--- config.mk ---
export PLATFORM = sky130hd
export DESIGN_NAME = lc3_mem_arbiter_flat
export DESIGN_NICKNAME = d
export VERILOG_FILES = /design/src/rtl/lc3_mem_arbiter_if.sv /design/src/rtl/lc3_mem_arbiter.sv /design/src/flat_wrapper.sv
export SDC_FILE = /design/constraint.sdc
export NUM_CORES = 1
export LEC_CHECK = 0
export CAP_MARGIN = 10
export CORE_MARGIN = 8
export CORE_UTILIZATION = 38
export CTS_CLUSTER_DIAMETER = 30
export DETAILED_ROUTE_END_ITERATION = 6
export PLACE_DENSITY = 0.71
export SYNTH_ARGS = -nofsm -noshare
export SYNTH_HDL_FRONTEND = slang
export SYNTH_SLANG_ARGS = --single-unit
--- constraint.sdc ---
create_clock -name clock -period 2.5 [get_ports clock]
set_clock_uncertainty 0.15 [all_clocks]
set_input_delay 0.25 -clock clock [delete_from_list [all_inputs] [get_ports clock]]
set_output_delay 0.25 -clock clock [all_outputs]
set_load 0.02 [all_outputs]
--- src/rtl/lc3_mem_arbiter_if.sv ---
// Requester and memory-side bus for the LC3 unified memory arbiter.
// The master side is the fetch/mem-access stages plus the memory model.
interface lc3_mem_arbiter_if;
    logic        if_req;
    logic [15:0] if_addr;
    logic        if_flush;
    logic [15:0] if_data;
    logic        if_done;
    logic        d_req;
    logic        d_we;
    logic [15:0] d_addr;
    logic [15:0] d_din;
    logic [15:0] d_dout;
    logic        d_done;
    logic        mem_en;
    logic        mem_rd;
    logic [15:0] mem_addr;
    logic [15:0] mem_din;
    logic [15:0] mem_dout;
    logic        busy;

    modport master (
        output if_req, if_addr, if_flush,
        output d_req, d_we, d_addr, d_din,
        output mem_dout,
        input  if_data, if_done, d_dout, d_done,
        input  mem_en, mem_rd, mem_addr, mem_din, busy
    );

    modport slave (
        input  if_req, if_addr, if_flush,
        input  d_req, d_we, d_addr, d_din,
        input  mem_dout,
        output if_data, if_done, d_dout, d_done,
        output mem_en, mem_rd, mem_addr, mem_din, busy
    );
endinterface

--- src/rtl/lc3_mem_arbiter.sv ---
// Single-port memory arbiter between LC3 fetch and mem-access stages.
// Data has priority, bounded by a streak limit so fetch cannot starve.
module lc3_mem_arbiter #(
    parameter int MEM_LATENCY     = 2,
    parameter int MAX_DATA_STREAK = 4
) (
    input logic              clock,
    input logic              reset,
    lc3_mem_arbiter_if.slave bus
);

    localparam logic [3:0] LAT  = 4'(MEM_LATENCY);
    localparam logic [3:0] MAXS = 4'(MAX_DATA_STREAK);

    typedef enum logic [1:0] {
        IDLE,
        F_ACC,
        D_ACC,
        DONE
    } state_t;

    state_t      r_state;
    logic [3:0]  r_cnt;
    logic [3:0]  r_streak;
    logic        r_flush;
    logic [15:0] r_if_data;
    logic        r_if_done;
    logic [15:0] r_d_dout;
    logic        r_d_done;
    logic        r_mem_en;
    logic        r_mem_rd;
    logic [15:0] r_mem_addr;
    logic [15:0] r_mem_din;
    logic        r_busy;

    logic w_fetch_ok;
    logic w_force_f;
    logic w_grant_d;
    logic w_grant_f;
    logic w_flush_now;

    assign w_fetch_ok  = bus.if_req && !bus.if_flush;
    assign w_force_f   = w_fetch_ok && (r_streak == MAXS);
    assign w_grant_d   = bus.d_req && !w_force_f;
    assign w_grant_f   = !w_grant_d && w_fetch_ok;
    assign w_flush_now = r_flush || bus.if_flush;

    assign bus.if_data  = r_if_data;
    assign bus.if_done  = r_if_done;
    assign bus.d_dout   = r_d_dout;
    assign bus.d_done   = r_d_done;
    assign bus.mem_en   = r_mem_en;
    assign bus.mem_rd   = r_mem_rd;
    assign bus.mem_addr = r_mem_addr;
    assign bus.mem_din  = r_mem_din;
    assign bus.busy     = r_busy;

    always_ff @(posedge clock) begin
        if (reset) begin
            r_state    <= IDLE;
            r_cnt      <= 4'd0;
            r_streak   <= 4'd0;
            r_flush    <= 1'b0;
            r_if_data  <= 16'd0;
            r_if_done  <= 1'b0;
            r_d_dout   <= 16'd0;
            r_d_done   <= 1'b0;
            r_mem_en   <= 1'b0;
            r_mem_rd   <= 1'b1;
            r_mem_addr <= 16'd0;
            r_mem_din  <= 16'd0;
            r_busy     <= 1'b0;
        end else begin
            r_if_done <= 1'b0;
            r_d_done  <= 1'b0;
            unique case (r_state)
                IDLE: begin
                    if (w_grant_d) begin
                        r_state    <= D_ACC;
                        r_cnt      <= LAT;
                        r_mem_en   <= 1'b1;
                        r_mem_rd   <= ~bus.d_we;
                        r_mem_addr <= bus.d_addr;
                        r_mem_din  <= bus.d_din;
                        r_busy     <= 1'b1;
                        // Streak only grows while a fetch is actually waiting
                        if (!bus.if_req)
                            r_streak <= 4'd0;
                        else if (r_streak != 4'hF)
                            r_streak <= r_streak + 4'd1;
                    end else if (w_grant_f) begin
                        r_state    <= F_ACC;
                        r_cnt      <= LAT;
                        r_mem_en   <= 1'b1;
                        r_mem_rd   <= 1'b1;
                        r_mem_addr <= bus.if_addr;
                        r_mem_din  <= 16'd0;
                        r_busy     <= 1'b1;
                        r_streak   <= 4'd0;
                    end
                end
                F_ACC, D_ACC: begin
                    r_cnt <= r_cnt - 4'd1;
                    if (r_state == F_ACC && bus.if_flush)
                        r_flush <= 1'b1;
                    if (r_cnt == 4'd1) begin
                        r_state    <= DONE;
                        r_mem_en   <= 1'b0;
                        r_mem_rd   <= 1'b1;
                        r_mem_addr <= 16'd0;
                        r_mem_din  <= 16'd0;
                        if (r_state == F_ACC) begin
                            if (!w_flush_now) begin
                                r_if_data <= bus.mem_dout;
                                r_if_done <= 1'b1;
                            end
                        end else begin
                            if (r_mem_rd)
                                r_d_dout <= bus.mem_dout;
                            r_d_done <= 1'b1;
                        end
                    end
                end
                DONE: begin
                    r_state <= IDLE;
                    r_busy  <= 1'b0;
                    r_flush <= 1'b0;
                end
                default: r_state <= IDLE;
            endcase
        end
    end

endmodule

--- src/flat_wrapper.sv ---
// flat-port wrapper written by rule: the top's interface ports become plain ports
module lc3_mem_arbiter_flat 
#(
    parameter int MEM_LATENCY     = 2,
    parameter int MAX_DATA_STREAK = 4
)
  (clock, reset, bus_if_req, bus_if_addr, bus_if_flush, bus_d_req, bus_d_we, bus_d_addr, bus_d_din, bus_mem_dout, bus_if_data, bus_if_done, bus_d_dout, bus_d_done, bus_mem_en, bus_mem_rd, bus_mem_addr, bus_mem_din, bus_busy);
  lc3_mem_arbiter_if bus_i ();
  input logic clock;
  input logic reset;
  input wire logic [$bits(bus_i.if_req)-1:0] bus_if_req;
  input wire logic [$bits(bus_i.if_addr)-1:0] bus_if_addr;
  input wire logic [$bits(bus_i.if_flush)-1:0] bus_if_flush;
  input wire logic [$bits(bus_i.d_req)-1:0] bus_d_req;
  input wire logic [$bits(bus_i.d_we)-1:0] bus_d_we;
  input wire logic [$bits(bus_i.d_addr)-1:0] bus_d_addr;
  input wire logic [$bits(bus_i.d_din)-1:0] bus_d_din;
  input wire logic [$bits(bus_i.mem_dout)-1:0] bus_mem_dout;
  output wire logic [$bits(bus_i.if_data)-1:0] bus_if_data;
  output wire logic [$bits(bus_i.if_done)-1:0] bus_if_done;
  output wire logic [$bits(bus_i.d_dout)-1:0] bus_d_dout;
  output wire logic [$bits(bus_i.d_done)-1:0] bus_d_done;
  output wire logic [$bits(bus_i.mem_en)-1:0] bus_mem_en;
  output wire logic [$bits(bus_i.mem_rd)-1:0] bus_mem_rd;
  output wire logic [$bits(bus_i.mem_addr)-1:0] bus_mem_addr;
  output wire logic [$bits(bus_i.mem_din)-1:0] bus_mem_din;
  output wire logic [$bits(bus_i.busy)-1:0] bus_busy;
  assign bus_i.if_req = bus_if_req;
  assign bus_i.if_addr = bus_if_addr;
  assign bus_i.if_flush = bus_if_flush;
  assign bus_i.d_req = bus_d_req;
  assign bus_i.d_we = bus_d_we;
  assign bus_i.d_addr = bus_d_addr;
  assign bus_i.d_din = bus_d_din;
  assign bus_i.mem_dout = bus_mem_dout;
  assign bus_if_data = bus_i.if_data;
  assign bus_if_done = bus_i.if_done;
  assign bus_d_dout = bus_i.d_dout;
  assign bus_d_done = bus_i.d_done;
  assign bus_mem_en = bus_i.mem_en;
  assign bus_mem_rd = bus_i.mem_rd;
  assign bus_mem_addr = bus_i.mem_addr;
  assign bus_mem_din = bus_i.mem_din;
  assign bus_busy = bus_i.busy;
  lc3_mem_arbiter #(.MEM_LATENCY(MEM_LATENCY), .MAX_DATA_STREAK(MAX_DATA_STREAK)) u_core (.clock(clock), .reset(reset), .bus(bus_i));
endmodule
==> results.yml, run 1 <==
clocking:
  htree_levels: 3
  clock_insertion_delay_worst_skew_ns: 0.34
  clockRootBuffer: "clkbuf_8"
  cts_tree: "built"
  cts.path.max_buffers: 2
  clk_transition_reported_paths_ns: 0.08
  cts-buffers-inserted: 9
  cts_resized: 0
  cts_setup_buffers: 0
  cts.hold.buffers_added: 0
  cts_num_sinks: 80
critical_path:
  crit_type: "reg2reg"
  crit_chain: "inv_1, ha_1, or4_1, o2bb2ai_1"
  critPathRequiredTime_ns: 2.61
  setup.worst_path.end_class: "flip-flop"
  crit_slowest_cell: "or4_1"
  worst-path-buf-inv: 1
  reg2regPathDepth: 4
  r2r-start: "u_core.r_state[0]$_SDFFE_PP0P_"
  regToRegEndpoint: "u_core.bus.mem_addr[12]$_SDFFE_PP0P_"
  crit_family: "simple AND/OR/NAND/NOR gates"
  reg2reg_slack_ns: 0.26
  start_kind: "flip-flop"
  crit_arrival_ns: 2.36
  crit_path_max_fanout: 16
  path_depth: 4
  max_stage_delay_ns: 0.85
min_path:
  hold-path-cell-count: 2
  hp-class: "in2reg"
  whs_endpoint: "u_core.r_streak[1]$_SDFFE_PP0P_"
  worstHoldStart: "reset"
synth:
  synth_area_um2: 3182
  synth-edff-count: 0
  synth.avg_cell_area_um2: 9.414
  yosysUniqueCellTypes: 41
  ys_warn_count: 0
  syn_inst: 338
  synth-main-ff-cell: "dfxtp_1"
  synth-seq-area-share: 0.5033
  synth_nets: 417
  ys_seq_elements: 80
  ys_async_sr_fraction: 0
sta:
  hold_viol_final: 0
  max_slew_margin: 0.4502
  fin_crit_ns: 2.242
  worst_slew_pin_slew_ns: 0.8213
  setup_viol_count_final: 0
  fmax_mhz: 445.9
  period_share: 0.8970
  hold_ws_ns: 0.1053
  rsz0062_at_grt: "no"
  drv_slew: 0
  fin_tns_setup_ns: 0
finish:
  fill_cells: 738
  layout-area-overhead-vs-synth_pct: 53.76
  drive_gt1_frac: 0.06695
  nNetsFinal: 552
  final_common_cell: "clkdlybuf4s50_1"
  stdcell_count: 583
  final_cell_mix: "clkdlybuf4s50_1, dfxtp_1, nand2_1"
  diodes: 0
placed_design:
  globalplace.congestion: 0.8263
  place_inst: 567
  dp_hpwl_um: 6719
  io_buffers: 138
pwr:
  power_density_nw_per_um2: 915.6
  p_leak_nw: 1.799
  power_w: 0.004479
  peakVddDrop_v: 0.0005440
detailed_routing:
  routedWlPerCell_um: 15.50
  detail-route-antenna-nets: 0
  viasPerCell: 4.993
  wirelength_um: 9037
  via_count: 2911
  drtPass1Iterations: 4
  drt_iter0_markers: 91
  remaining_drc_errors: 0
floorplan:
  start_util: 0.3892
  die_x_um: 107.5
  ioPinCount: 139
  die_y_um: 107.5
  core_region_area_um2: 8175
  num_rows: 33
  dieArea_um2: 11560
global_route:
  grtUsageTotal: 0.1556
  grt_max_degree: 42
  grt_pass1_wl_um: 14740
  grt_pass1_vias: 3086
  antenna_found_initial: 0
  grt-ovfl-total: 0
job:
  maxCapViolations: 0
run_status:
  outcome: "finished clean"
-- area by class of cell --
class,count,area [um2],share of cell area
multi-input cells,228,1441,0.2946
clock buffers,9,123.9,0.02532
well taps,105,131.4,0.02685
clock inverters,7,118.9,0.02430
inverters,9,33.78,0.006905
flip-flops and latches,80,1602,0.3274
repair buffers,145,1441,0.2946
-- sequential cells by signal, summed over array words and instances (netlist names) --
| signal | flops |
|---|---|
| u_core.bus.mem_en | 1 |
| u_core.r_state | 2 |
| u_core.bus.busy | 1 |
| u_core.r_cnt | 4 |
| u_core.r_flush | 1 |
| u_core.bus.mem_rd | 1 |
| u_core.bus.mem_din | 16 |
| u_core.bus.d_dout | 16 |
| u_core.bus.d_done | 1 |
| u_core.bus.if_data | 16 |
| u_core.bus.if_done | 1 |
| u_core.r_streak | 4 |
| u_core.bus.mem_addr | 16 |
-- layer usage --
metal  vias up  GRT usage  wire, um
li1       1456          -         -
met1      1325     0.1823      3968
met2       119     0.2434      3992
met3        11    0.06946       948
met4         0    0.06046       128
met5         -          0         0
-- synth_stat cells, types with 3 or more instances --
master | instances | area [um2]
o21ai_0 | 6 | 30.03
ha_1 | 9 | 112.6
buf_2 | 5 | 25.02
mux2i_1 | 18 | 180.2
inv_1 | 9 | 33.78
buf_1 | 4 | 15.01
buf_6 | 3 | 33.78
nor2_1 | 12 | 45.04
nand3_1 | 3 | 15.01
a22o_1 | 16 | 140.1
clkbuf_1 | 8 | 30.03
nand4_1 | 3 | 18.77
dfxtp_1 | 80 | 1602
nand2_1 | 71 | 266.5
a21oi_1 | 42 | 210.2
nor3_1 | 4 | 20.02
o2bb2ai_1 | 16 | 140.1
-- worst max path at each step --
stage,from,endpoint,slack (ns)
6_report,u_core.r_state[0]$_SDFFE_PP0P_,u_core.bus.mem_addr[12]$_SDFFE_PP0P_,0.26
3_3_place_gp,bus_if_flush,u_core.bus.mem_addr[6]$_SDFFE_PP0P_,0.22
4_1_cts,u_core.r_state[0]$_SDFFE_PP0P_,u_core.bus.mem_addr[12]$_SDFFE_PP0P_,0.26
2_1_floorplan,u_core.r_state[0]$_SDFFE_PP0P_,u_core.bus.mem_addr[10]$_SDFFE_PP0P_,0.51
3_5_place_dp,bus_if_flush,u_core.bus.mem_addr[7]$_SDFFE_PP0P_,0.14
5_1_grt,u_core.r_state[0]$_SDFFE_PP0P_,u_core.bus.mem_addr[14]$_SDFFE_PP0P_,0.11
-- logic make-up (layout without fill, tap and decap cells) --
family / Yosys count / after routing / synth area share
muxes: 18 / 18 / 0.05663
and+or+nand+nor: 109 / 109 / 0.1644
adders and majority gates: 9 / 9 / 0.03539
buffers and inverters: 30 / 170 / 0.04482
AOI/OAI and AO/OA: 92 / 92 / 0.1954
DFF: 80 / 80 / 0.5033
-- metrics by stage --
stage	setup slack [ns]	utilization	instance area, um2
CTS	0.2566	0.5984	4892
floorplan	0.5075	-	3182
finish	0.2575	0.5984	4892
detailed placement	0.1427	0.5687	4649
global route	0.1071	0.5984	4892
global placement	0.2194	0.5687	4649
-- power by group --
group	switching (W)	internal (W)	total (W)
Combinational	0.000921	0.000772	0.00169
Sequential	0.000142	0.00151	0.00165
Clock	0.000474	0.000665	0.00114
-- worst register-to-register path: stages, from the launching register on --
cell and delay (ns):
dfxtp_1 0.37, inv_1 0.10, ha_1 0.45, or4_1 0.85, o2bb2ai_1 0.25
Note: power is estimated with default switching activity, not from simulation.
==> inputs of run 2 (changes only) <==
SLEW_MARGIN = 30   (was not set)
TNS_END_PERCENT = 50   (was not set)
==> results of run 2 <==
No change in the layout: final DEF, timing and power equal those of run 1.
==> inputs of run 3 (changes only) <==
CAP_MARGIN = not set   (was 10)
==> results of run 3 <==
No change in the layout: final DEF, timing and power equal those of run 1.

_____

What you are asked to do: Starting at the line that has "io_buffers: 138" in the records above, restate word for word every line until the one that has "die_x_um: 107.5", and include that one as well.

Response to the task:
  io_buffers: 138
pwr:
  power_density_nw_per_um2: 915.6
  p_leak_nw: 1.799
  power_w: 0.004479
  peakVddDrop_v: 0.0005440
detailed_routing:
  routedWlPerCell_um: 15.50
  detail-route-antenna-nets: 0
  viasPerCell: 4.993
  wirelength_um: 9037
  via_count: 2911
  drtPass1Iterations: 4
  drt_iter0_markers: 91
  remaining_drc_errors: 0
floorplan:
  start_util: 0.3892
  die_x_um: 107.5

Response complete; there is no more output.